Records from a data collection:

--- src/rtl/cordic_pkg.sv ---
// Shared CORDIC definitions: FSM state type, guard-bit width, gain constant and
// saturation limit. Used by the vectoring unit and the downstream rotation unit.
package cordic_pkg;

    typedef enum logic [1:0] {IDLE, ITER, POST} state_t;

    // Headroom above the operand word for the sqrt(2) * 1.647 magnitude growth
    localparam int GUARD_BITS = 2;

    // K = round(0.607253 * 2^frac), the inverse of the accumulated CORDIC gain
    function automatic int gain_k(int frac);
        longint num;
        num = 64'sd607253 <<< frac;
        return 32'((num + 64'sd500000) / 64'sd1000000);
    endfunction

    // Largest positive value of a signed w-bit word
    function automatic longint sat_limit(int w);
        return (64'sd1 <<< (w - 1)) - 64'sd1;
    endfunction

endpackage

--- src/rtl/cordic_vectoring_unit_if.sv ---
// Start/done handshake and operand/result bus of the CORDIC vectoring unit.
interface cordic_vectoring_unit_if #(
    parameter int W          = 17,
    parameter int ITERATIONS = 12
);
    logic                    start;
    logic signed [W-1:0]     x_in;
    logic signed [W-1:0]     y_in;
    logic                    busy;
    logic                    done;
    logic signed [W-1:0]     mag_out;
    logic                    flip_out;
    logic [ITERATIONS-1:0]   dir_out;

    modport master (
        output start, x_in, y_in,
        input  busy, done, mag_out, flip_out, dir_out
    );

    modport slave (
        input  start, x_in, y_in,
        output busy, done, mag_out, flip_out, dir_out
    );
endinterface

--- src/rtl/cordic_micro_rotation.sv ---
// One combinational CORDIC micro-rotation: x/y shift-add for step i and direction
// sigma (1 = +1, 0 = -1). Shifts are arithmetic, truncating toward -inf.
module cordic_micro_rotation #(
    parameter int XW = 19,
    parameter int SW = 4
) (
    input  logic signed [XW-1:0] x,
    input  logic signed [XW-1:0] y,
    input  logic [SW-1:0]        i,
    input  logic                 sigma,
    output logic signed [XW-1:0] x_next,
    output logic signed [XW-1:0] y_next
);
    logic signed [XW-1:0] xs;
    logic signed [XW-1:0] ys;

    // Shift-add; sigma=+1 drives y toward zero from above
    always_comb begin
        xs = x >>> i;
        ys = y >>> i;
        if (sigma) begin
            x_next = x + ys;
            y_next = y - xs;
        end else begin
            x_next = x - ys;
            y_next = y + xs;
        end
    end
endmodule

--- src/rtl/cordic_vectoring_unit.sv ---
// Iterative vectoring-mode CORDIC: magnitude of (x_in, y_in) plus the rotation
// direction of every micro-step. One micro-rotation per clock, latency ITERATIONS+1.
// Optional build macro CORDIC_GAIN_COMP_EN: scale the magnitude by K in POST.
module cordic_vectoring_unit
    import cordic_pkg::*;
#(
    parameter int INT_LENGTH  = 5,
    parameter int FRAC_LENGTH = 12,
    parameter int ITERATIONS  = 12
) (
    input logic                    clk,
    input logic                    rst,
    cordic_vectoring_unit_if.slave bus
);
    localparam int W  = INT_LENGTH + FRAC_LENGTH;
    localparam int XW = W + GUARD_BITS;
    localparam int CW = $clog2(ITERATIONS + 1);
    localparam int PW = XW + FRAC_LENGTH + 1;
    localparam logic signed [PW-1:0] MAG_MAX = PW'(sat_limit(W));
`ifdef CORDIC_GAIN_COMP_EN
    localparam logic signed [PW-1:0] GAIN_K = PW'(gain_k(FRAC_LENGTH));
`endif

    state_t                state_q;
    logic signed [XW-1:0]  x_q, y_q;
    logic [CW-1:0]         i_q;
    logic [ITERATIONS-1:0] dir_q;
    logic                  flip_q;
    logic                  busy_q, done_q, flip_out_q;
    logic signed [W-1:0]   mag_out_q;
    logic [ITERATIONS-1:0] dir_out_q;

    logic signed [XW-1:0]  x_ext, y_ext, x_rot, y_rot;
    logic                  sigma;
    logic signed [PW-1:0]  mag_full;
    logic signed [W-1:0]   mag_sat;
`ifdef CORDIC_GAIN_COMP_EN
    logic signed [PW-1:0]  prod;
`endif

    // Operands widened before a possible negation so -2^(W-1) cannot overflow
    assign x_ext = {{GUARD_BITS{bus.x_in[W-1]}}, bus.x_in};
    assign y_ext = {{GUARD_BITS{bus.y_in[W-1]}}, bus.y_in};
    assign sigma = ~y_q[XW-1];

    cordic_micro_rotation #(
        .XW (XW),
        .SW (CW)
    ) u_rot (
        .x      (x_q),
        .y      (y_q),
        .i      (i_q),
        .sigma  (sigma),
        .x_next (x_rot),
        .y_next (y_rot)
    );

    // Optional gain compensation, then clamp into [0, 2^(W-1)-1]
    always_comb begin
        mag_full = PW'(x_q);
`ifdef CORDIC_GAIN_COMP_EN
        prod     = mag_full * GAIN_K;
        mag_full = prod >>> FRAC_LENGTH;
`endif
        if (mag_full < 0) begin
            mag_sat = '0;
        end else if (mag_full > MAG_MAX) begin
            mag_sat = MAG_MAX[W-1:0];
        end else begin
            mag_sat = mag_full[W-1:0];
        end
    end

    // Control FSM with registered outputs; reset aborts any run in flight
    always_ff @(posedge clk or posedge rst) begin
        if (rst) begin
            state_q    <= IDLE;
            x_q        <= '0;
            y_q        <= '0;
            i_q        <= '0;
            dir_q      <= '0;
            flip_q     <= 1'b0;
            busy_q     <= 1'b0;
            done_q     <= 1'b0;
            flip_out_q <= 1'b0;
            mag_out_q  <= '0;
            dir_out_q  <= '0;
        end else begin
            done_q <= 1'b0;
            case (state_q)
                IDLE: begin
                    if (bus.start) begin
                        // Pi pre-rotation puts the vector in the right half-plane
                        if (bus.x_in[W-1]) begin
                            x_q    <= -x_ext;
                            y_q    <= -y_ext;
                            flip_q <= 1'b1;
                        end else begin
                            x_q    <= x_ext;
                            y_q    <= y_ext;
                            flip_q <= 1'b0;
                        end
                        i_q     <= '0;
                        busy_q  <= 1'b1;
                        state_q <= ITER;
                    end
                end
                ITER: begin
                    x_q        <= x_rot;
                    y_q        <= y_rot;
                    dir_q[i_q] <= sigma;
                    i_q        <= i_q + 1'b1;
                    if (i_q == CW'(ITERATIONS - 1)) begin
                        state_q <= POST;
                    end
                end
                POST: begin
                    mag_out_q  <= mag_sat;
                    flip_out_q <= flip_q;
                    dir_out_q  <= dir_q;
                    done_q     <= 1'b1;
                    busy_q     <= 1'b0;
                    state_q    <= IDLE;
                end
                default: state_q <= IDLE;
            endcase
        end
    end

    assign bus.busy     = busy_q;
    assign bus.done     = done_q;
    assign bus.mag_out  = mag_out_q;
    assign bus.flip_out = flip_out_q;
    assign bus.dir_out  = dir_out_q;
endmodule

--- src/flat_wrapper.sv ---
// flat-port wrapper written by rule: the top's interface ports become plain ports
module cordic_vectoring_unit_flat import cordic_pkg::*;
#(
    parameter int INT_LENGTH  = 5,
    parameter int FRAC_LENGTH = 12,
    parameter int ITERATIONS  = 12
)
  (clk, rst, bus_start, bus_x_in, bus_y_in, bus_busy, bus_done, bus_mag_out, bus_flip_out, bus_dir_out);
  cordic_vectoring_unit_if #(.W((17)), .ITERATIONS(ITERATIONS)) bus_i ();
  input logic clk;
  input logic rst;
  input wire logic [$bits(bus_i.start)-1:0] bus_start;
  input wire logic [$bits(bus_i.x_in)-1:0] bus_x_in;
  input wire logic [$bits(bus_i.y_in)-1:0] bus_y_in;
  output wire logic [$bits(bus_i.busy)-1:0] bus_busy;
  output wire logic [$bits(bus_i.done)-1:0] bus_done;
  output wire logic [$bits(bus_i.mag_out)-1:0] bus_mag_out;
  output wire logic [$bits(bus_i.flip_out)-1:0] bus_flip_out;
  output wire logic [$bits(bus_i.dir_out)-1:0] bus_dir_out;
  assign bus_i.start = bus_start;
  assign bus_i.x_in = bus_x_in;
  assign bus_i.y_in = bus_y_in;
  assign bus_busy = bus_i.busy;
  assign bus_done = bus_i.done;
  assign bus_mag_out = bus_i.mag_out;
  assign bus_flip_out = bus_i.flip_out;
  assign bus_dir_out = bus_i.dir_out;
  cordic_vectoring_unit #(.INT_LENGTH(INT_LENGTH), .FRAC_LENGTH(FRAC_LENGTH), .ITERATIONS(ITERATIONS)) u_core (.clk(clk), .rst(rst), .bus(bus_i));
endmodule
--- config.mk ---
export PLATFORM = sky130hd
export DESIGN_NAME = cordic_vectoring_unit_flat
export DESIGN_NICKNAME = d
export VERILOG_FILES = /design/src/rtl/cordic_pkg.sv /design/src/rtl/cordic_vectoring_unit_if.sv /design/src/rtl/cordic_micro_rotation.sv /design/src/rtl/cordic_vectoring_unit.sv /design/src/flat_wrapper.sv
export SDC_FILE = /design/constraint.sdc
export NUM_CORES = 1
export LEC_CHECK = 0
export BUFFER_PORTS_ARGS = -buffer_cell sky130_fd_sc_hd__buf_2
export CORE_UTILIZATION = 55
export CTS_CLUSTER_DIAMETER = 50
export CTS_CLUSTER_SIZE = 16
export DETAILED_ROUTE_END_ITERATION = 6
export PLACE_DENSITY = 0.85
export SLEW_MARGIN = 10
export SYNTH_ARGS = -nofsm -noshare
export SYNTH_HDL_FRONTEND = slang
export SYNTH_SLANG_ARGS = --single-unit
--- constraint.sdc ---
create_clock -name clk -period 12.8 [get_ports clk]
set_input_delay 0 -clock clk [delete_from_list [all_inputs] [get_ports clk]]
set_output_delay 0 -clock clk [all_outputs]
set_load 0.005 [all_outputs]
# --- Word level (Yosys, flattened, before mapping) ---
# Cells that the tools add are included.
# Widths: inputs -> output; s select.
word_totals:
  latchBits: 0
  ram_bits: 0
  word_cells: 60
  romBits: 0
  ff_bits: 89
  n_memories: 0
  output_inout_bits: 32
classes:
  shift: 2
  div: 0
  n_mux: 22
  mul: 0
  reduce_logical: 8
  n_bitwise: 1
  n_addsub: 7
  order_cmp: 4
  n_eq_ne: 5
ops:
  columns: ["op", "count"]
  rows:
  - ["$mux 19", 6]
  - ["$pmux 19 s2", 2]
  - ["$add 19x19->19", 2]
  - ["$neg 17->19", 2]
  - ["$sshr 19x4->19", 2]
  - ["$sub 19x19->19", 2]
  - ["$mux 17", 2]
  - ["$gt 19x17->1 const B", 1]
  - ["$lt 19x1->1 const B", 1]
  - ["$bwmux 12", 1]
  - ["$pmux 4 s2", 1]
  - ["$reduce_and 2->1", 4]
  - ["$lt 4x5->1 const B", 1]
  - ["$add 4x1->4 const B", 1]
  - ["$demux 1 s4", 1]
  - ["$eq 4x4->1 const B", 1]
  - ["$ge 4x1->1 const B", 1]
  - ["$mux 1", 4]
  - ["$mux 2", 2]
  - ["$mux 4", 1]
  - ["$pmux 2 s2", 1]
  - ["$reduce_bool 2->1", 2]
  - ["$eq 2x1->1 const B", 1]
  - ["$eq 2x2->1 const B", 1]
  - ["other kinds (6)", 6]

# --- Depth between registers and ports, before layout ---
# Gate-level depths: netlist of run 1.
depth:
  word_depth: 5
  ltp_mapped: 24
  depth_no_buf: 19

# --- Modules after synthesis ---
# Synthesis of run 1 repeated with hierarchy kept, for this count alone.
hier_totals:
  cells_unflattened: 1047
  hier_area_um2: 9103.7
modules_own_cells:
  columns: ["mod", "cells_each", "instances", "area_per_inst_um2"]
  rows:
  - ["cordic_micro_rotation", 597, 1, 4674.5]
  - ["cordic_vectoring_unit", 450, 1, 4429.2]

# --- Least setup slack after synthesis of run 1 ---
# OpenSTA, ideal clock, no wires.
synth_timing:
  path_type: "register -> register"
  start: "reg u_core.i_q[1]"
  end: "reg u_core.x_q[18]"
  t_required_ns: 12.734
  arrival_time_ns: 4.660
  setup_ns: 0.066
  setup_slack_ns: 8.074
  path_buffers: 5
  path_stages_with_launch: 25
  path_cell_list: "dfrtp_1 > buf_4 > buf_6 > buf_4 > buf_6 > mux4_2 > mux2_2 > mux2i_1 > ha_1 > inv_1 > nor2_1 > and3b_1 > buf_4 > nor3_1 > a21o_1 > a32o_1 > ha_1 > a21oi_1 > o21bai_1 > a21o_1 > nor3_1 > o21a_1 > or4_1 > mux2_4 > nand3_2"
synth_between:
  elab_chain_len: 4
  word_cells_on_any_way: 5
synth_lines:
  columns: ["element", "line_no", "source"]
  rows:
  - ["start, declared", "cordic_vectoring_unit.sv:26", "logic [CW-1:0] i_q;"]
  - ["start signal, assigned", "cordic_vectoring_unit.sv:112", "i_q <= i_q + 1'b1;"]
  - ["$sshr 19x4->19 (*)", "cordic_micro_rotation.sv:20", "ys = y >>> i;"]
  - ["$add 19x19->19 / $sub 19x19->19 (equally long branches)", "cordic_micro_rotation.sv:22, cordic_micro_rotation.sv:25", null]
  - ["$mux 19 (*)", "cordic_micro_rotation.sv:21", "if (sigma) begin"]
  - ["$pmux 19 s2 (*)", "cordic_vectoring_unit.sv:90", "case (state_q)"]
  - ["end signal, assigned", "cordic_vectoring_unit.sv:95", "x_q <= -x_ext;"]
  - ["end signal, assigned", "cordic_vectoring_unit.sv:99", "x_q <= x_ext;"]
  - ["end signal, assigned", "cordic_vectoring_unit.sv:109", "x_q <= x_rot;"]
  - ["end, declared", "cordic_vectoring_unit.sv:25", "logic signed [XW-1:0] x_q, y_q;"]
# Every way passes the cells marked *; elsewhere a longest branch is shown, timed or not.
# A chain may end at the register's enable or synchronous reset.

# --- Worst setup path in the final report of run 1 ---
layout_timing:
  start: "reg u_core.i_q[0]"
  end: "reg u_core.x_q[17]"
# Same word-level chain as after synthesis.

* Task to carry out *
Your answer consists solely of the lines from the top of the records above through the line that contains "1.647 magnitude growth", each echoed exactly.

* Answer space *
--- src/rtl/cordic_pkg.sv ---
// Shared CORDIC definitions: FSM state type, guard-bit width, gain constant and
// saturation limit. Used by the vectoring unit and the downstream rotation unit.
package cordic_pkg;

    typedef enum logic [1:0] {IDLE, ITER, POST} state_t;

    // Headroom above the operand word for the sqrt(2) * 1.647 magnitude growth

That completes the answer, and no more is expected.